Dice Octavio Paz que mueres como vives y que si tu muerte no corresponde a la vida que llevaste es porque en realidad esa vida no era la tuya. No lo sé, pero sí creo que los últimos días deberían ser de gozo, de paz y por qué no, de felicidad.
¿Sería diferente nuestra vida si no solo el dos de noviembre recordáramos que vamos a morir? Es comprensible que en la juventud no se nos ocurra pensar en nuestra muerte, pero tampoco entre los viejos parece existir la idea de que la vida se va a terminar. Vivimos enojados, frustrados, ansiosos o neuróticos por mil razones, como si tuviéramos todo el tiempo del mundo para sufrir. Debe ser una adicción a las sustancias químicas que produce el cuerpo cuando estás de mal humor.

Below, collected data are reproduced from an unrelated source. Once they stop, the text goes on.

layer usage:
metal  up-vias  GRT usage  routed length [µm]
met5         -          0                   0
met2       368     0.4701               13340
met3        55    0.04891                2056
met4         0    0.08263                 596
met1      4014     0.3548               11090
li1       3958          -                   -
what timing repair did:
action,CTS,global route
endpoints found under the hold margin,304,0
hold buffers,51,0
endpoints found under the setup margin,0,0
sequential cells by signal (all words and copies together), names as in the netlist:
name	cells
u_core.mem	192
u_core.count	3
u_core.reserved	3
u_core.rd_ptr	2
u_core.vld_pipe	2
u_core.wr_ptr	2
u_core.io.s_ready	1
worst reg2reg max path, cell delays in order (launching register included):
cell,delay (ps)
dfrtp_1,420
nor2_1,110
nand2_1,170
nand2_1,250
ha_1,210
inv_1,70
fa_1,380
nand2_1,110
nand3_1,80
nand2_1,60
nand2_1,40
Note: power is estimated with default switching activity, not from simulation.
[src/rtl/conv1d_layer.sv]
// Streaming 1-D convolution layer: frame FSM, row window shift register and
// valid/ready handshakes around N_CONVOLUTIONS kernel MAC units.
module conv1d_layer
    import conv1d_layer_pkg::*;
#(
    parameter int unsigned INPUT_LAYER_HEIGHT = 5,
    parameter int unsigned KERNEL_HEIGHT      = 3,
    parameter int unsigned KERNEL_WIDTH       = 2,
    parameter int unsigned WORD_SIZE          = 16,
    parameter int unsigned N_SIZE             = 0,
    parameter int unsigned LAYER_NUMBER       = 1,
    parameter int unsigned N_CONVOLUTIONS     = 1,
    localparam int unsigned ADDR_W = mem_index_w(N_CONVOLUTIONS) +
                                     word_addr_w(KERNEL_HEIGHT * KERNEL_WIDTH)
) (
    input  logic                                clk_i,
    input  logic                                reset_n_i,
    input  logic                                start_i,
    input  logic                                valid_i,
    output logic                                yumi_o,
    input  logic [WORD_SIZE-1:0]                data_i,
    output logic                                valid_o,
    input  logic                                ready_i,
    output logic [N_CONVOLUTIONS*WORD_SIZE-1:0] data_o,
    input  logic                                wen_i,
    input  logic [ADDR_W-1:0]                   mem_addr_i,
    input  logic [WORD_SIZE-1:0]                mem_data_i
);

    localparam int unsigned KWORDS = KERNEL_HEIGHT * KERNEL_WIDTH;
    localparam int unsigned AW     = word_addr_w(KWORDS);
    localparam int unsigned IW     = mem_index_w(N_CONVOLUTIONS);
    localparam int unsigned N_OUT  = INPUT_LAYER_HEIGHT - KERNEL_HEIGHT + 1;
    localparam int unsigned RW     = $clog2(N_OUT + 1);

    state_e               state_q, state_d;
    logic [AW-1:0]        need_q, need_d;
    logic [RW-1:0]        rows_q, rows_d;
    logic [AW-1:0]        idx_q, idx_d;
    logic [WORD_SIZE-1:0] window_q [KWORDS];
    logic                 mac_clear;
    logic                 mac_en;
    logic                 mac_last;
    logic [IW-1:0]        mem_index;
    logic [AW-1:0]        word_addr;
    logic [WORD_SIZE-1:0] win_word;

    assign mem_index = mem_addr_i[ADDR_W-1 -: IW];
    assign word_addr = mem_addr_i[AW-1:0];
    assign win_word  = window_q[idx_q];
    assign valid_o   = (state_q == StOut);

    always_comb begin
        state_d   = state_q;
        need_d    = need_q;
        rows_d    = rows_q;
        idx_d     = idx_q;
        yumi_o    = 1'b0;
        mac_clear = 1'b0;
        mac_en    = 1'b0;
        mac_last  = 1'b0;
        unique case (state_q)
            StIdle: begin
                if (start_i) begin
                    state_d = StLoad;
                    need_d  = AW'(KWORDS);
                    rows_d  = '0;
                end
            end
            StLoad: begin
                yumi_o = valid_i;
                if (valid_i) begin
                    need_d = need_q - AW'(1);
                    if (need_q == AW'(1)) begin
                        state_d   = StMac;
                        idx_d     = '0;
                        mac_clear = 1'b1;
                    end
                end
            end
            StMac: begin
                mac_en = 1'b1;
                idx_d  = idx_q + AW'(1);
                if (idx_q == AW'(KWORDS - 1)) begin
                    mac_last = 1'b1;
                    state_d  = StOut;
                end
            end
            StOut: begin
                if (ready_i) begin
                    rows_d = rows_q + RW'(1);
                    if (rows_q == RW'(N_OUT - 1)) begin
                        state_d = StIdle;
                    end else begin
                        // Later vectors only need one fresh row in the window.
                        state_d = StLoad;
                        need_d  = AW'(KERNEL_WIDTH);
                    end
                end
            end
            default: state_d = StIdle;
        endcase
    end

    always_ff @(posedge clk_i or negedge reset_n_i) begin
        if (!reset_n_i) begin
            state_q <= StIdle;
            need_q  <= '0;
            rows_q  <= '0;
            idx_q   <= '0;
        end else begin
            state_q <= state_d;
            need_q  <= need_d;
            rows_q  <= rows_d;
            idx_q   <= idx_d;
        end
    end

    // Oldest word sits at index 0, so window index matches weight word_addr.
    always_ff @(posedge clk_i or negedge reset_n_i) begin
        if (!reset_n_i) begin
            for (int i = 0; i < KWORDS; i++) begin
                window_q[i] <= '0;
            end
        end else if (yumi_o) begin
            for (int i = 0; i < KWORDS - 1; i++) begin
                window_q[i] <= window_q[i+1];
            end
            window_q[KWORDS-1] <= data_i;
        end
    end

    for (genvar c = 0; c < N_CONVOLUTIONS; c++) begin : g_kernel
        logic                 we;
        logic [WORD_SIZE-1:0] result;

        assign we = wen_i && (mem_index == IW'(c + 1));

        conv_kernel_mac #(
            .WORD_SIZE    (WORD_SIZE),
            .N_SIZE       (N_SIZE),
            .KERNEL_WORDS (KWORDS),
            .AW           (AW)
        ) u_mac (
            .clk_i     (clk_i),
            .reset_n_i (reset_n_i),
            .we_i      (we),
            .waddr_i   (word_addr),
            .wdata_i   (mem_data_i),
            .clear_i   (mac_clear),
            .en_i      (mac_en),
            .last_i    (mac_last),
            .idx_i     (idx_q),
            .win_i     (win_word),
            .result_o  (result)
        );

        assign data_o[c*WORD_SIZE +: WORD_SIZE] = result;
    end

endmodule
File: config.mk
export PLATFORM = sky130hd
export DESIGN_NAME = neuron_out_backprop_flat
export DESIGN_NICKNAME = d
export VERILOG_FILES = /design/src/rtl/nn_bp_pkg.sv /design/src/rtl/neuron_out_backprop_if.sv /design/src/rtl/bp_update_mac.sv /design/src/rtl/neuron_out_backprop.sv /design/src/flat_wrapper.sv
export SDC_FILE = /design/constraint.sdc
export NUM_CORES = 2
export LEC_CHECK = 0
export BUFFER_PORTS_ARGS = -buffer_cell sky130_fd_sc_hd__buf_2
export CAP_MARGIN = 20
export CORE_MARGIN = 10
export CORE_UTILIZATION = 50
export DETAILED_ROUTE_END_ITERATION = 8
export PLACE_DENSITY = 0.72
export SKIP_CTS_REPAIR_TIMING = 1
export SYNTH_ARGS = -nofsm -noshare
export SYNTH_HDL_FRONTEND = slang
export SYNTH_SLANG_ARGS = --single-unit
File: constraint.sdc
create_clock -name clk -period 86.8 [get_ports clk]
set_clock_uncertainty 0.05 [all_clocks]
set_input_delay 4.34 -clock clk [delete_from_list [all_inputs] [get_ports clk]]
set_output_delay 4.34 -clock clk [all_outputs]
set_load 0.01 [all_outputs]
File: src/rtl/nn_bp_pkg.sv
// Shared constants, FSM encoding and saturation helper for the output-neuron
// backprop block.
package nn_bp_pkg;
  localparam int NIN = 14;
  localparam int DW  = 17;
  localparam int SW  = DW + 3;
  localparam logic [DW-1:0] ONE_Q16 = 17'h10000;

  typedef enum logic [2:0] {
    S_IDLE, S_DSIG, S_DELTA, S_GAIN, S_UPD, S_DONE
  } state_t;

  // Clamp a widened sum back into the signed 17-bit weight range.
  function automatic logic [DW-1:0] sat17(input logic signed [SW-1:0] v);
    if (v > 20'sd65535)       return {1'b0, {(DW-1){1'b1}}};
    else if (v < -20'sd65536) return {1'b1, {(DW-1){1'b0}}};
    else                      return v[DW-1:0];
  endfunction
endpackage

File: src/rtl/neuron_out_backprop_if.sv
// Request/response bundle between the weight store and the backprop block.
interface neuron_out_backprop_if;
  import nn_bp_pkg::*;
  logic                      start;
  logic [NIN-1:0][DW-1:0]    x;
  logic [NIN-1:0][DW-1:0]    w;
  logic [DW-1:0]             y;
  logic [DW-1:0]             target;
  logic [DW-1:0]             eta;
  logic [NIN-1:0][DW-1:0]    w_new;
  logic signed [17:0]        delta;
  logic                      busy;
  logic                      done;

  modport master (output start, x, w, y, target, eta,
                  input  w_new, delta, busy, done);
  modport slave  (input  start, x, w, y, target, eta,
                  output w_new, delta, busy, done);
endinterface

File: src/rtl/bp_update_mac.sv
// Combinational weight update: sat17(w + ((g * x) >>> 17)).
module bp_update_mac
  import nn_bp_pkg::*;
(
  input  logic signed [17:0]   g,
  input  logic [DW-1:0]        x,
  input  logic [DW-1:0]        w,
  output logic [DW-1:0]        w_upd
);
  logic signed [35:0]   prod;
  logic signed [SW-1:0] sum;
  logic                 unused_lo;

  assign prod = g * $signed({1'b0, x});
  // |g| <= 32767 keeps the shifted product within 19 bits, so the slice is the floor shift.
  assign sum       = {{3{w[DW-1]}}, w} + {prod[35], prod[35:17]};
  assign unused_lo = ^prod[16:0];
  assign w_upd     = sat17(sum);
endmodule

File: src/rtl/neuron_out_backprop.sv
// Iterative backprop for the 14-input output neuron: delta, gain, then one
// weight update per cycle through a single MAC; done pulses for one cycle.
module neuron_out_backprop
  import nn_bp_pkg::*;
(
  input  logic                 clk,
  input  logic                 rst,
  neuron_out_backprop_if.slave bus
);
  state_t                 state, state_nxt;
  logic [3:0]             idx;
  logic [NIN-1:0][DW-1:0] x_r, w_r, w_new_r;
  logic [DW-1:0]          y_r, t_r, eta_r, dsig;
  logic signed [17:0]     delta_r, g_r, err, op_a, op_b;
  logic signed [35:0]     prod;
  logic [DW-1:0]          mac_w;
  logic                   unused_prod;
  logic                   last;

  assign err  = $signed({1'b0, t_r}) - $signed({1'b0, y_r});
  assign last = (idx == 4'(NIN - 1));

  // One multiplier serves the three scalar steps ahead of the update loop.
  always_comb begin
    op_a = '0;
    op_b = '0;
    case (state)
      S_DSIG:  begin op_a = $signed({1'b0, y_r});  op_b = $signed({1'b0, ONE_Q16 - y_r}); end
      S_DELTA: begin op_a = err;                   op_b = $signed({1'b0, dsig});          end
      S_GAIN:  begin op_a = delta_r;               op_b = $signed({1'b0, eta_r});         end
      default: ;
    endcase
  end
  assign prod        = op_a * op_b;
  assign unused_prod = ^{prod[35:34], prod[15:0]};

  always_comb begin
    state_nxt = state;
    case (state)
      S_IDLE:  if (bus.start) state_nxt = S_DSIG;
      S_DSIG:  state_nxt = S_DELTA;
      S_DELTA: state_nxt = S_GAIN;
      S_GAIN:  state_nxt = S_UPD;
      S_UPD:   if (last) state_nxt = S_DONE;
      S_DONE:  state_nxt = S_IDLE;
      default: state_nxt = S_IDLE;
    endcase
  end

  bp_update_mac u_mac (
    .g     (g_r),
    .x     (x_r[idx]),
    .w     (w_r[idx]),
    .w_upd (mac_w)
  );

  always_ff @(posedge clk) begin
    if (rst) begin
      state   <= S_IDLE;
      idx     <= '0;
      dsig    <= '0;
      delta_r <= '0;
      g_r     <= '0;
      w_new_r <= '0;
    end else begin
      state <= state_nxt;
      case (state)
        S_DSIG:  dsig    <= prod[32:16];
        S_DELTA: delta_r <= prod[33:16];
        S_GAIN:  g_r     <= prod[33:16];
        S_UPD: begin
          w_new_r[idx] <= mac_w;
          idx          <= last ? 4'd0 : idx + 4'd1;
        end
        default: ;
      endcase
    end
  end

  // Operands are frozen at accept so the caller may move on immediately.
  always_ff @(posedge clk) begin
    if (state == S_IDLE && bus.start && !rst) begin
      x_r   <= bus.x;
      w_r   <= bus.w;
      y_r   <= bus.y;
      t_r   <= bus.target;
      eta_r <= bus.eta;
    end
  end

  assign bus.busy  = (state != S_IDLE);
  assign bus.done  = (state == S_DONE);
  assign bus.delta = delta_r;
  assign bus.w_new = w_new_r;
endmodule
--- config.mk ---
export PLATFORM = sky130hd
export DESIGN_NAME = pmem_arbiter
export DESIGN_NICKNAME = d
export VERILOG_FILES = /design/src/rtl/pmem_pkg.sv /design/src/rtl/pmem_line_buffer.sv /design/src/rtl/pmem_arbiter.sv
export SDC_FILE = /design/constraint.sdc
export NUM_CORES = 1
export LEC_CHECK = 0
export ABC_AREA = 0
export BUFFER_PORTS_ARGS = -buffer_cell sky130_fd_sc_hd__buf_2
export CAP_MARGIN = 0
export CORE_AREA = 5 5 388 390
export DETAILED_ROUTE_END_ITERATION = 8
export DIE_AREA = 0 0 393 395
export PLACE_DENSITY = 0.39
export SYNTH_ARGS = -nofsm -noshare
export SYNTH_HDL_FRONTEND = slang
export SYNTH_SLANG_ARGS = --single-unit
--- constraint.sdc ---
create_clock -name clk -period 2.9 [get_ports clk]
set_input_delay 0.87 -clock clk [delete_from_list [all_inputs] [get_ports clk]]
set_output_delay 0.87 -clock clk [all_outputs]
set_load 0.02 [all_outputs]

Es curioso que en una sociedad en la que los muertos caen por miles y no por decisión o enfermedad sino a manos de la violencia, no pensemos a menudo en nuestra muerte. Más bien parece que nos hemos hecho insensibles no solo a la muerte sino a la tortura, al sufrimiento, al abuso. Tanta sangre derramada y tanto sadismo que se comparte en la red han transformado la muerte en un producto de consumo, muy alejada de su carácter ritual de antaño.
Pero el dos de noviembre es la oportunidad de recuperar el sentido mítico de la muerte, la propia y la ajena. Esta fecha es un pretexto para que detengamos esa inercia que nos lleva a afirmar que «la vida no vale nada» y que «aquí nos tocó vivir». Que vayamos a morir no debería significar que la vida no importa, sino que precisamente porque nos vamos a ir de este mundo, es necesario vivir bien y dejar este planeta, o por lo menos este terruño, un poquito mejor.
Las festividades del día de muertos son un evento propicio para comunicar que es posible cambiar las cosas, no solo porque ahí viene el 2018, sino porque podemos sacar partido de nuestras tradiciones para no olvidar que somos comunidad.
Los que estamos, los que somos y los que fuimos somos una colectividad que puede trabajar en armonía para superar nuestros más agobiantes problemas sociales. Acciones simples como colaborar con los profesores de nuestros hijos y con los demás padres de familia, podría hacer la diferencia entre tener una juventud sana o una adicta a las drogas o a los video juegos, por poner un ejemplo. Porque «Arcadio era muy pendejo, hija. Por eso tuve que subirme yo a la tarima y hablarles a los braceros».